A mitad de mis diálogos interiores de aquella tarde de sábado en la soledad de mis aposentos vi, a través de una ventana, que Samuel y Julia atravesaban en animada charla el patio situado frente a la fachada principal del caserón. Se dirigían al auto de ella, con el que a los pocos segundos se alejaron. No me atreveré a negar que en aquel momento envidiara al muchacho, por mucho que la mujer que le acompañaba no tuviese secretos para mí, o precisamente por eso. Como le había envidiado en la mañana el interés mostrado por los lugares que visitamos, el paso ligero con que me sacaba mucha ventaja para llegar primero al mejor punto del mirador elegido y el entusiasmo o emoción exhibidos ante las panorámicas. Después de todo lo que he vivido me quedan pocas cosas por ver, o al menos por desear ver. Y desde luego, tampoco hay muchas que puedan sorprenderme ni maravillarme. En el hipotético caso de que tomara la persona de Samuel, ¿recuperaría la capacidad de sorpresa, emoción y entusiasmo o mi vasta memoria lo impediría?
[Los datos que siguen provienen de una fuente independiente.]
File: /design/flow/config.mk
export PLATFORM = sky130hd
export DESIGN_NAME = bslu_bs2r
export DESIGN_NICKNAME = bslu_bs2r
export VERILOG_FILES = /design/flow/design.v
export SDC_FILE = /design/flow/constraint.sdc
export NUM_CORES = 4
export LEC_CHECK = 1
export CORE_AREA = 10 10 70 70
export DIE_AREA = 0 0 80 80
File: /design/flow/constraint.sdc
current_design bslu_bs2r

set clk_period 3.9
set clk_io_pct 0.2

create_clock -name clk0 -period $clk_period [get_ports {clk}]

set non_clock_inputs [all_inputs -no_clocks]
set_input_delay [expr $clk_period * $clk_io_pct] -clock clk0 $non_clock_inputs
set_output_delay [expr $clk_period * $clk_io_pct] -clock clk0 [all_outputs]
File: /design/flow/design.v
module bslu_bs2r(
  input clk,
  input [2:0] rs1,
  input [2:0] rs2,
  input [2:0] rd,
  input [7:0] op,
  output reg sa
);
reg cr, pr;
always @(posedge clk) begin
  if (op[0]) begin
    case (rd[2:0])
    3'b001:  sa <= ((rs1[0] & sa) | (rs1[1] & cr) | (rs1[2] & pr));
    3'b010:  cr <= ((rs1[0] & sa) | (rs1[1] & cr) | (rs1[2] & pr));
    3'b100:  pr <= ((rs1[0] & sa) | (rs1[1] & cr) | (rs1[2] & pr));
    endcase
    end
  if (op[1]) begin
    case (rd[2:0])
    3'b001:  sa <= op[2];
    3'b010:  cr <= op[2];
    3'b100:  pr <= op[2];
    endcase
    end
  if (op[3]) begin
    case (rd[2:0])
    3'b001:  sa <= ~((rs1[0] & sa) | (rs1[1] & cr) | (rs1[2] & pr));
    3'b010:  cr <= ~((rs1[0] & sa) | (rs1[1] & cr) | (rs1[2] & pr));
    3'b100:  pr <= ~((rs1[0] & sa) | (rs1[1] & cr) | (rs1[2] & pr));
    endcase
    end
  if (op[4]) begin
    case (rd[2:0])
    3'b001:  sa <= ((rs1[0] & sa) | (rs1[1] & cr) | (rs1[2] & pr)) & ((rs2[0] & sa) | (rs2[1] & cr) | (rs2[2] & pr));
    3'b010:  cr <= ((rs1[0] & sa) | (rs1[1] & cr) | (rs1[2] & pr)) & ((rs2[0] & sa) | (rs2[1] & cr) | (rs2[2] & pr));
    3'b100:  pr <= ((rs1[0] & sa) | (rs1[1] & cr) | (rs1[2] & pr)) & ((rs2[0] & sa) | (rs2[1] & cr) | (rs2[2] & pr));
    endcase
    end
  if (op[5]) begin
    case (rd[2:0])
    3'b001:  sa <= ((rs1[0] & sa) | (rs1[1] & cr) | (rs1[2] & pr)) | ((rs2[0] & sa) | (rs2[1] & cr) | (rs2[2] & pr));
    3'b010:  cr <= ((rs1[0] & sa) | (rs1[1] & cr) | (rs1[2] & pr)) | ((rs2[0] & sa) | (rs2[1] & cr) | (rs2[2] & pr));
    3'b100:  pr <= ((rs1[0] & sa) | (rs1[1] & cr) | (rs1[2] & pr)) | ((rs2[0] & sa) | (rs2[1] & cr) | (rs2[2] & pr));
    endcase
    end
  if (op[6]) begin
    case (rd[2:0])
    3'b001:  sa <= ((rs1[0] & sa) | (rs1[1] & cr) | (rs1[2] & pr)) ^ ((rs2[0] & sa) | (rs2[1] & cr) | (rs2[2] & pr));
    3'b010:  cr <= ((rs1[0] & sa) | (rs1[1] & cr) | (rs1[2] & pr)) ^ ((rs2[0] & sa) | (rs2[1] & cr) | (rs2[2] & pr));
    3'b100:  pr <= ((rs1[0] & sa) | (rs1[1] & cr) | (rs1[2] & pr)) ^ ((rs2[0] & sa) | (rs2[1] & cr) | (rs2[2] & pr));
    endcase
    end
  if (op[7]) begin
    case (rd[2:0])
    3'b001:  sa <= (pr & ((rs1[0] & sa) | (rs1[1] & cr) | (rs1[2] & pr))) ^ ( ~pr & ((rs2[0] & sa) | (rs2[1] & cr) | (rs2[2] & pr)));
    3'b010:  cr <= (pr & ((rs1[0] & sa) | (rs1[1] & cr) | (rs1[2] & pr))) ^ ( ~pr & ((rs2[0] & sa) | (rs2[1] & cr) | (rs2[2] & pr)));
    3'b100:  pr <= (pr & ((rs1[0] & sa) | (rs1[1] & cr) | (rs1[2] & pr))) ^ ( ~pr & ((rs2[0] & sa) | (rs2[1] & cr) | (rs2[2] & pr)));
    endcase
    end
end  
endmodule
File: /design/flow/run.sh
#!/bin/bash
# OpenROAD 26Q1-2900-gdf79404cd8, Yosys 0.63+post, stock flow scripts
make -C /OpenROAD-flow-scripts/flow DESIGN_CONFIG=/design/flow/config.mk WORK_HOME=/design/flow/orfs finish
El escepticismo hacia el trasvase de memoria había provocado que en la elección del teórico receptor apenas tuviera en cuenta otro factor que el de la mayor o menor facilidad para descubrir en él puntos débiles que, convenientemente golpeados, podrían servirme para ganar la partida a John. Esa actitud me había ahorrado el esfuerzo de imaginar quién podría ser mi receptor ideal, en qué clase de individuo me gustaría convertirme para tener una segunda vida, si es posible, superior a la primera. Bueno, ya era tarde y me tenía que conformar con Samuel. Seguro que había millones de tipos más interesantes que él, pero ya no había tiempo para dar con un receptor mejor que lo que pudiera serlo él. Y si no era la mejor opción, tampoco era la peor. Lo cierto es que no me disgustaba estar con él y me interesaba casi todo lo que decía. Sólo habíamos convivido unas horas, pero bastaron para considerarlo más inteligente y buena compañía de lo que le habían retratado en los informes que me proporcionaron. Seguro que tendría una visión más completa cuando Julia me contara cómo le había ido con el chico.